*** Opening Extracted material ***

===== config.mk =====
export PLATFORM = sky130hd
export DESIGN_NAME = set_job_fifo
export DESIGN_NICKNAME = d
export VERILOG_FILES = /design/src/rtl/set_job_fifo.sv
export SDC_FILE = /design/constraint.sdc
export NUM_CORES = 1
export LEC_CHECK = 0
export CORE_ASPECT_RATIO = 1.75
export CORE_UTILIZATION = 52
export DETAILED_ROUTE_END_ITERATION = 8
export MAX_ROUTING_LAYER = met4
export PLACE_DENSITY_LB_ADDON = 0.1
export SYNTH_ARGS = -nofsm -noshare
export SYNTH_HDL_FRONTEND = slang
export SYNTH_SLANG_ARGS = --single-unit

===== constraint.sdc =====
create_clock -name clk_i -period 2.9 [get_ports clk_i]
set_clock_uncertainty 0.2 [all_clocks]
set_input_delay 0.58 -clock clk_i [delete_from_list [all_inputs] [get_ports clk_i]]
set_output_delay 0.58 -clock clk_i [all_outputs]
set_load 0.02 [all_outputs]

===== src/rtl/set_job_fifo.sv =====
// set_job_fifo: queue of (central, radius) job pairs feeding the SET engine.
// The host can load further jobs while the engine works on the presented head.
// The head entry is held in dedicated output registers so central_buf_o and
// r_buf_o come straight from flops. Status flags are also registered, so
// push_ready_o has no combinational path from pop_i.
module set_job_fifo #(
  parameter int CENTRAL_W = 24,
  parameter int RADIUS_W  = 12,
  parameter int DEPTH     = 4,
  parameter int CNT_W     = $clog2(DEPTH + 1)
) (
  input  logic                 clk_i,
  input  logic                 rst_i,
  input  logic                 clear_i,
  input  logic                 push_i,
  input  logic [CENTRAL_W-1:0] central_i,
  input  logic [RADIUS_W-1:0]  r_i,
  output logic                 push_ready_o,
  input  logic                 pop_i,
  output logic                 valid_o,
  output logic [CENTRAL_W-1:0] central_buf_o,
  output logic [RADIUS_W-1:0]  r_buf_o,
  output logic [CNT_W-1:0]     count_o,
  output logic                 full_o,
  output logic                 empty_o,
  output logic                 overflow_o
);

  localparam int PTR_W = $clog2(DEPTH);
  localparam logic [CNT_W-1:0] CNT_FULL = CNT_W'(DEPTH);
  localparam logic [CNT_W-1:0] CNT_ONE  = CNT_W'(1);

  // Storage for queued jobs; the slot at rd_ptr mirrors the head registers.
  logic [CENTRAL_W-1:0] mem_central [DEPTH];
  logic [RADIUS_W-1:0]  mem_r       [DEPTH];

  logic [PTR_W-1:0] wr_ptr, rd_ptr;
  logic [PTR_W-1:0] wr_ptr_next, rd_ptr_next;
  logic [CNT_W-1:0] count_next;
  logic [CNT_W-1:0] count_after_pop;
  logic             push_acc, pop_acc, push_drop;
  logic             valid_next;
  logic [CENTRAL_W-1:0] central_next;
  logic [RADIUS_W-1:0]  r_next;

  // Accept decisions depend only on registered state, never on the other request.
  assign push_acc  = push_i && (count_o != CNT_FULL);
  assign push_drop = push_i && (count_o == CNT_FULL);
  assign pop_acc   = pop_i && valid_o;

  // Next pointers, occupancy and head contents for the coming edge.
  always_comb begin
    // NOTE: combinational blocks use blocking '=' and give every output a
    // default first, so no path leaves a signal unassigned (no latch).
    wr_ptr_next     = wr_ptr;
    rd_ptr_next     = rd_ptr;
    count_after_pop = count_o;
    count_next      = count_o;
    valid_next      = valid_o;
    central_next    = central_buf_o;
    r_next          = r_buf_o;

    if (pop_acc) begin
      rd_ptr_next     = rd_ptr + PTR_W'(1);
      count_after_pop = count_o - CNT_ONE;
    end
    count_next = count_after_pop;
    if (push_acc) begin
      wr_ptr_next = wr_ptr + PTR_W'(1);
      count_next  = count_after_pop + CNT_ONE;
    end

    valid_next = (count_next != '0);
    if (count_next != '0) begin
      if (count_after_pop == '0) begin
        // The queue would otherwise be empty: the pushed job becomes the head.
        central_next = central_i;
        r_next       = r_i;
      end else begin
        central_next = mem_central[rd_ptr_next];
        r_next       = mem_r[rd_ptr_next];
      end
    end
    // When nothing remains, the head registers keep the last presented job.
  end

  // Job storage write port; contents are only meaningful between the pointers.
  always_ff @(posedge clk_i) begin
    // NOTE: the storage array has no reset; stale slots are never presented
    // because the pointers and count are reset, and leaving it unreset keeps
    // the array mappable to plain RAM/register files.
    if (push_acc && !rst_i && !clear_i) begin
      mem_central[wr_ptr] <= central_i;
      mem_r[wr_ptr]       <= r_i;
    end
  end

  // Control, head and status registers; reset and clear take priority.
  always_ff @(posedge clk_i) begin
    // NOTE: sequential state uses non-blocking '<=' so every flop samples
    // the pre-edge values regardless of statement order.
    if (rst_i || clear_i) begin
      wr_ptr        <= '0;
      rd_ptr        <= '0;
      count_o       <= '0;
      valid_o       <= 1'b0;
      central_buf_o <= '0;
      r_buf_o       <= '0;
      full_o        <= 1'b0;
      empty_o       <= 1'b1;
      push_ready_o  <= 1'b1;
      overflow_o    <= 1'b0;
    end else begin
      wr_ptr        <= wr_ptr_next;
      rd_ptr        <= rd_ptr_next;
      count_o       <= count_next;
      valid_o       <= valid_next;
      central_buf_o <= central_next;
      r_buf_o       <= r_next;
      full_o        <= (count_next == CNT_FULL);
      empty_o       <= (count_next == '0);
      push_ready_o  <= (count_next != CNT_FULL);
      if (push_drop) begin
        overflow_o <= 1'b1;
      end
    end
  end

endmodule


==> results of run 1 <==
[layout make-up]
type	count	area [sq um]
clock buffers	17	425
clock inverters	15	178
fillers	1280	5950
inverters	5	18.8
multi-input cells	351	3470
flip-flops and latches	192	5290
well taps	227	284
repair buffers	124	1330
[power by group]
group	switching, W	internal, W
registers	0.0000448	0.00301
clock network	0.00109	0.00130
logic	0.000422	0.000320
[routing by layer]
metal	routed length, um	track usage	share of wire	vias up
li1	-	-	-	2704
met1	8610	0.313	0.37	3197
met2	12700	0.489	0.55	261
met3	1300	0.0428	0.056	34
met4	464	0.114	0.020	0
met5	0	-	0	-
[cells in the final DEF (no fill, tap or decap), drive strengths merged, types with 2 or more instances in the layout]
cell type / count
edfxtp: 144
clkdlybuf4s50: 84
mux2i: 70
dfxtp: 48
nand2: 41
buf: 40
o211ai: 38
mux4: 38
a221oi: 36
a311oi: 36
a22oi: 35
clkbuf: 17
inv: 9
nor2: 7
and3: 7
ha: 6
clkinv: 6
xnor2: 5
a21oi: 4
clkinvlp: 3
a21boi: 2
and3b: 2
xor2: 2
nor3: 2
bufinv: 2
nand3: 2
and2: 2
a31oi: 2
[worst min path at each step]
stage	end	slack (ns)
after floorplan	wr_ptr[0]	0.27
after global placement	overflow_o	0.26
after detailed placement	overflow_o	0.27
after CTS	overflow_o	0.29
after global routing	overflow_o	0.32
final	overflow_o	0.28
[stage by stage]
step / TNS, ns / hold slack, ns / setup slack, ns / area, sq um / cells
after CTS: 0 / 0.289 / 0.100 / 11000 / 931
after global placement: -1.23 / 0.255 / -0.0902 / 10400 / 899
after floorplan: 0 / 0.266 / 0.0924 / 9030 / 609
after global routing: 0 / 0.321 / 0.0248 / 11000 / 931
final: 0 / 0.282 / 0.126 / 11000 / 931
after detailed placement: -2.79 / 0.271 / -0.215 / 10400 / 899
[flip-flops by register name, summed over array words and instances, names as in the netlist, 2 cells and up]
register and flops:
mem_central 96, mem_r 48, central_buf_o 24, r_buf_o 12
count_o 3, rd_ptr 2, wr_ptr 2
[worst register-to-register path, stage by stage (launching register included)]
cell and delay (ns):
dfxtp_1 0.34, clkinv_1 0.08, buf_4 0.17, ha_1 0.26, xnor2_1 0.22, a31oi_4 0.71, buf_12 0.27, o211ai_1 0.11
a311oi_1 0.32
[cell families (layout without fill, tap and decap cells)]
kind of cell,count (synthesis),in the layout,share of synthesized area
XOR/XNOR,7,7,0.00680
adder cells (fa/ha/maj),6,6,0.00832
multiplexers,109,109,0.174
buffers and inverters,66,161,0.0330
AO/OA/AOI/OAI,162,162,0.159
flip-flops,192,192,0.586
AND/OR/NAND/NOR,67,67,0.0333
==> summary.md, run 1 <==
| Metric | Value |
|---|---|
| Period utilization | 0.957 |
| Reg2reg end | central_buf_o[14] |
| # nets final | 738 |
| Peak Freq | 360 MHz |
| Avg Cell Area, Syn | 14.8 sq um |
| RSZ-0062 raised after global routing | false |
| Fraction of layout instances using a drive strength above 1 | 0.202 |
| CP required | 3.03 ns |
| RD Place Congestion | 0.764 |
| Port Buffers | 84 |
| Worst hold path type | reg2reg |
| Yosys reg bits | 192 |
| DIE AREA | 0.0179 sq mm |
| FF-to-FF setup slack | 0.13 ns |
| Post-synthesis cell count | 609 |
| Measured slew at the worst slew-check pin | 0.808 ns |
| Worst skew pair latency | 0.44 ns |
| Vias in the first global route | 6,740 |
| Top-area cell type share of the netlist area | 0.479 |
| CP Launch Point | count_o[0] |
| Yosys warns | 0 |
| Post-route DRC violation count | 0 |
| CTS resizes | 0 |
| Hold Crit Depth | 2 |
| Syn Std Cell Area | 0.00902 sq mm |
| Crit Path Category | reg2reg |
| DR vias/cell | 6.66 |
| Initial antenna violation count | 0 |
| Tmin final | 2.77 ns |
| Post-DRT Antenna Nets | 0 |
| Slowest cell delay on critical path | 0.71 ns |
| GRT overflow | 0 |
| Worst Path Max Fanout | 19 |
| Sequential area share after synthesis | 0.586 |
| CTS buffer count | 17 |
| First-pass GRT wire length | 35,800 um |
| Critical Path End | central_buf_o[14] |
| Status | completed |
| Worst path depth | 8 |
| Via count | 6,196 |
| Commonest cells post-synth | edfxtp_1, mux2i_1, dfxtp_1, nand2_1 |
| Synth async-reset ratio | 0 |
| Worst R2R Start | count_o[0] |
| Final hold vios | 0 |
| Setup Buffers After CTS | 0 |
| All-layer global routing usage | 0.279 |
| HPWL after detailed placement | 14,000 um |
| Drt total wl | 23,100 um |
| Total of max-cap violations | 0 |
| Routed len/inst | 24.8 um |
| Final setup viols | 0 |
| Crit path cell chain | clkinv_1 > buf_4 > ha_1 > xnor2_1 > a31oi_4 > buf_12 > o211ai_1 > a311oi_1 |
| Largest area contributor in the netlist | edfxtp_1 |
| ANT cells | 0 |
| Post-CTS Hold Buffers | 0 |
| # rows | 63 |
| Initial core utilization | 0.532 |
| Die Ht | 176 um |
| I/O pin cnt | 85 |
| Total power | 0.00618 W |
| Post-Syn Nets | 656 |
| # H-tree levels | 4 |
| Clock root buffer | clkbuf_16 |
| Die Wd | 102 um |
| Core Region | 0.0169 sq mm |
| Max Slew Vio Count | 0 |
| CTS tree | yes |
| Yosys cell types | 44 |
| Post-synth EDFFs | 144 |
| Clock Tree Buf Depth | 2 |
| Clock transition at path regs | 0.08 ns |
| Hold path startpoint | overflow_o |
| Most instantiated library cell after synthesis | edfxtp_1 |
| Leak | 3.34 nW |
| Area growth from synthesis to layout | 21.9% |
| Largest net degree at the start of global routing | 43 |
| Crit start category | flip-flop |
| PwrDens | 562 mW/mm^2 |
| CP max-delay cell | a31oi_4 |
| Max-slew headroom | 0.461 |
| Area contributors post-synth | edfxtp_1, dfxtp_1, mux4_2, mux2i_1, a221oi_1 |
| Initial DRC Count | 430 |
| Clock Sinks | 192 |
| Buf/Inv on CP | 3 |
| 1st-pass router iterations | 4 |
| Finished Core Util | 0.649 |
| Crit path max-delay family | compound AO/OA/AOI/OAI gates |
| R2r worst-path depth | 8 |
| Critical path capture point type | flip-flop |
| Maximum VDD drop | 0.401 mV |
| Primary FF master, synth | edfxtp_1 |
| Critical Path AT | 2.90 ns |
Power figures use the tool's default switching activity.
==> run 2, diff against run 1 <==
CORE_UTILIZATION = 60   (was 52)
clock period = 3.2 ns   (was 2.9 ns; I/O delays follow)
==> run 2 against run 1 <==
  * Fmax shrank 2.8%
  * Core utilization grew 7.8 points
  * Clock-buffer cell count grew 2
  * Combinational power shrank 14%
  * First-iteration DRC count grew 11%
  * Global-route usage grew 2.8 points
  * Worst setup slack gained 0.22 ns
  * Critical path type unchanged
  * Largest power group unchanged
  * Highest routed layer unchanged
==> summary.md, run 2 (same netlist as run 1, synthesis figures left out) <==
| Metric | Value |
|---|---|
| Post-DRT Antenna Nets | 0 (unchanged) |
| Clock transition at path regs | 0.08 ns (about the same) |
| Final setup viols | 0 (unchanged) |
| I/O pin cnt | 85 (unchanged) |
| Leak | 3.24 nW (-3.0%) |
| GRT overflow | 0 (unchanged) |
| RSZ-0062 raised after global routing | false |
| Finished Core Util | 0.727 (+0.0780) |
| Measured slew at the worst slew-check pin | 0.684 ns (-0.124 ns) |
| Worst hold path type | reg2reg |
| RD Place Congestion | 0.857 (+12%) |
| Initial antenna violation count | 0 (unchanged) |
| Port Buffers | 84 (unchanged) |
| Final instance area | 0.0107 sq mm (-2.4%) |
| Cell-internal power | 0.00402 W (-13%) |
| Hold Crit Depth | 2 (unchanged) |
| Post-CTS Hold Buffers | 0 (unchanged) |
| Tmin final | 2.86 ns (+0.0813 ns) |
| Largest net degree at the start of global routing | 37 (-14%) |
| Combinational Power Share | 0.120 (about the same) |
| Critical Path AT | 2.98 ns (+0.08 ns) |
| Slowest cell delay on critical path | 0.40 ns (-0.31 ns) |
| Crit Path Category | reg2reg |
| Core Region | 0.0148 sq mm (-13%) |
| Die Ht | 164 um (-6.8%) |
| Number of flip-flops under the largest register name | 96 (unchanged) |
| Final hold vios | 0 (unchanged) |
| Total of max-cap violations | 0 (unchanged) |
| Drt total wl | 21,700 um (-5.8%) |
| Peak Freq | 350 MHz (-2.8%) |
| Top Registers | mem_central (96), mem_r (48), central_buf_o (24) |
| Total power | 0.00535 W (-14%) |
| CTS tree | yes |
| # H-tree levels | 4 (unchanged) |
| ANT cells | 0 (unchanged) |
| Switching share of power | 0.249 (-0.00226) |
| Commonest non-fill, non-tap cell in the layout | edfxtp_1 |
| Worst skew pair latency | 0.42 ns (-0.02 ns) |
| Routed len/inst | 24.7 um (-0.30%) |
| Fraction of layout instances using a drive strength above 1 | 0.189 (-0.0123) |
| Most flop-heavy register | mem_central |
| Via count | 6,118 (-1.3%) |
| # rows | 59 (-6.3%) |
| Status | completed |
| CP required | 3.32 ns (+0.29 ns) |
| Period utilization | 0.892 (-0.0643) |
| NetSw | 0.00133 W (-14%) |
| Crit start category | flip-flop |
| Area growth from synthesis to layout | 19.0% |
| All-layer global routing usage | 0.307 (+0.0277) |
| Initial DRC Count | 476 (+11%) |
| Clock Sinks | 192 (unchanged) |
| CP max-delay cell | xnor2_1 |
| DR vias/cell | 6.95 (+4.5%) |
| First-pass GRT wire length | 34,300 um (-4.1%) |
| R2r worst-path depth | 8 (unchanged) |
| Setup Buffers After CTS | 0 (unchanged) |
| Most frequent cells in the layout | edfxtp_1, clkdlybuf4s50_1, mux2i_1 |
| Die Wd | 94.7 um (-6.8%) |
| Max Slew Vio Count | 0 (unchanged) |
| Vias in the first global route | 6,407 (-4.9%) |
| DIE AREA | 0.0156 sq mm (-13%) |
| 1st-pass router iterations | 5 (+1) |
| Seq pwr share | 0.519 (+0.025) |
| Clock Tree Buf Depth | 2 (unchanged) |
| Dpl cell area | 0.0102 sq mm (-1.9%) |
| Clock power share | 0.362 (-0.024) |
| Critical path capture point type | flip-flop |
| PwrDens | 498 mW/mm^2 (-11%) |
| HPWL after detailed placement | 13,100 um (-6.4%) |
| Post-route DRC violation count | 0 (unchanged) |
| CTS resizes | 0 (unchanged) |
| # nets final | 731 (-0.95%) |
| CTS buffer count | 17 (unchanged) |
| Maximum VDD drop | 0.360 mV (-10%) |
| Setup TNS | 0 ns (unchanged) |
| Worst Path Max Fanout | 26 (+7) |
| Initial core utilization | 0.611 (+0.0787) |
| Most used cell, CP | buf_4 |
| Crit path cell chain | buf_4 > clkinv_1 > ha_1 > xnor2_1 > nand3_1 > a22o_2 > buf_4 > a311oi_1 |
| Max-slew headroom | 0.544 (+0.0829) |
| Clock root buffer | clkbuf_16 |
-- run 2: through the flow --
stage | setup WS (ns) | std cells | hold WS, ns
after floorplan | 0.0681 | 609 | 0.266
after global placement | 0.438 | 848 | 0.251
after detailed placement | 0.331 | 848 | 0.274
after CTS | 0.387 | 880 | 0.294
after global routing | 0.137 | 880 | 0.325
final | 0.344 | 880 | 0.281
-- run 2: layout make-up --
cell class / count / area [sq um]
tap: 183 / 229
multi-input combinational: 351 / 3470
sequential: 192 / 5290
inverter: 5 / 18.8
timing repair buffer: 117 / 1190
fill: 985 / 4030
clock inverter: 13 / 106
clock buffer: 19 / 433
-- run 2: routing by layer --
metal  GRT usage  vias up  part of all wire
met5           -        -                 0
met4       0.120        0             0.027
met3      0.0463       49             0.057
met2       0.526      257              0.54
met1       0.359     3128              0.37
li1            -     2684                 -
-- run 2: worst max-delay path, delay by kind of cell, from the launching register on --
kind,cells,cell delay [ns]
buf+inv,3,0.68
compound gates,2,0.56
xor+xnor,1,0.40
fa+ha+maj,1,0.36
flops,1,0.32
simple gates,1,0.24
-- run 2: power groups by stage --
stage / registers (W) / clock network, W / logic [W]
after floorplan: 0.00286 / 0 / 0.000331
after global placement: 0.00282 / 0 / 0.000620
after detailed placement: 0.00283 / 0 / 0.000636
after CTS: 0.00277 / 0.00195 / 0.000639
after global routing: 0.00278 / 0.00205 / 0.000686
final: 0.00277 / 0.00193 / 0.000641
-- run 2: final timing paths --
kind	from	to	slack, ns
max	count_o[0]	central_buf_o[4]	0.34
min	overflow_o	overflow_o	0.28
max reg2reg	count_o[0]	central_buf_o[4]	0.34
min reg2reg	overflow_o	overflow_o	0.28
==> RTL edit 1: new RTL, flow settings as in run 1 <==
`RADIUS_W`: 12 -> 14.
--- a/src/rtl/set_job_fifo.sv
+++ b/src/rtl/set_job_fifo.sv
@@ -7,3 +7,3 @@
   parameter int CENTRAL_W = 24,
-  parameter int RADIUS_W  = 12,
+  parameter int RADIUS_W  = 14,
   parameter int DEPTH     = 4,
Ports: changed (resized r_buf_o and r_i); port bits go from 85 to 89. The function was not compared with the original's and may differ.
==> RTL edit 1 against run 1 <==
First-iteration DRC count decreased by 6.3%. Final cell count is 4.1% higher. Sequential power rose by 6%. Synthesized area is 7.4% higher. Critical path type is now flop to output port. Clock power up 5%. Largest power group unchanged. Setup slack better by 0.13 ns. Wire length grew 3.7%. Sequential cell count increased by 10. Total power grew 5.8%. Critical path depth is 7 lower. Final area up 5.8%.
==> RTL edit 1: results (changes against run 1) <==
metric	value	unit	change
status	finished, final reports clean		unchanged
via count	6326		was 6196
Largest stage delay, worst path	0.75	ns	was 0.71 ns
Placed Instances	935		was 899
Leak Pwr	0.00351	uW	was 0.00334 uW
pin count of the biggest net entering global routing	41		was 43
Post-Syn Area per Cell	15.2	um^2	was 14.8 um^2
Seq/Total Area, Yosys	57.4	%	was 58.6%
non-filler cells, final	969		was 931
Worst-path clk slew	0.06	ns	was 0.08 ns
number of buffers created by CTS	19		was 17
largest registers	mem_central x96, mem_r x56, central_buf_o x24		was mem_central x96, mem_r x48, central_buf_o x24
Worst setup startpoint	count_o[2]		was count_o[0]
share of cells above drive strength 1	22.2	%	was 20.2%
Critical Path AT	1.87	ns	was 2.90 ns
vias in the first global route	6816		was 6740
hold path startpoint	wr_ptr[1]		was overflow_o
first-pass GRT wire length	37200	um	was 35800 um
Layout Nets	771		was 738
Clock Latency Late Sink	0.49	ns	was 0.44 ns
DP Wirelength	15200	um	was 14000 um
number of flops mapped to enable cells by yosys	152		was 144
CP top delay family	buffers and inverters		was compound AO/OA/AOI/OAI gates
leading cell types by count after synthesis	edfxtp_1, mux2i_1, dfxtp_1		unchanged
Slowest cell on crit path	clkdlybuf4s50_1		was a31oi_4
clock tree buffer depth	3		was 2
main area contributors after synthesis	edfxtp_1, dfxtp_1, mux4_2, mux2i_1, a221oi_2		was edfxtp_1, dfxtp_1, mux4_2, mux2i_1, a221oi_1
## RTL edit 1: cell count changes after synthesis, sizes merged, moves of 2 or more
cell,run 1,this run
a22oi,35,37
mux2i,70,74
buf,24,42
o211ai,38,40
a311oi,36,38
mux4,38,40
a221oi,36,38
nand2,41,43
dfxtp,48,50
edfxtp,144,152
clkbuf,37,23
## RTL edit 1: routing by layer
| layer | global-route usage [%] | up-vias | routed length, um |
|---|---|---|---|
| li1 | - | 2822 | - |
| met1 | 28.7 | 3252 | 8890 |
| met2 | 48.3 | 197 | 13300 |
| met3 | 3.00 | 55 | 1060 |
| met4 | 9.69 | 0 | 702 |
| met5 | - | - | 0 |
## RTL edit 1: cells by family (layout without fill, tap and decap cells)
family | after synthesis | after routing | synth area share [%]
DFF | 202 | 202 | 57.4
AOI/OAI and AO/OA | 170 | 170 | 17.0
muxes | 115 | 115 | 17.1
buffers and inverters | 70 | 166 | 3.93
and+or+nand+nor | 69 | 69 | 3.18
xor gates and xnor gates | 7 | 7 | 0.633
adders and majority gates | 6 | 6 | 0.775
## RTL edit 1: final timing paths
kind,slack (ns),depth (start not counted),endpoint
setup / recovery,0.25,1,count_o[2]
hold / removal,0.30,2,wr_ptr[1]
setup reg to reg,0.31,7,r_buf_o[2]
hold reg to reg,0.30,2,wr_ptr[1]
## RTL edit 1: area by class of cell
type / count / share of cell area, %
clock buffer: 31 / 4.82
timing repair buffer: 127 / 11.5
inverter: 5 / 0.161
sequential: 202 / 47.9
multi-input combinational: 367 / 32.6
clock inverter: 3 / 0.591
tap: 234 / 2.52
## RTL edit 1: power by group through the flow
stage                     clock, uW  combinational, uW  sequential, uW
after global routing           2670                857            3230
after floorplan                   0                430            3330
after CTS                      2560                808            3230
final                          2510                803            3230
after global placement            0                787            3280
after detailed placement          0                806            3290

*** Closing Extracted material ***

**What to work on:** Show every line in the listing above that carries the word "contents".

**Task output:**
  // Next pointers, occupancy and head contents for the coming edge.
  // Job storage write port; contents are only meaningful between the pointers.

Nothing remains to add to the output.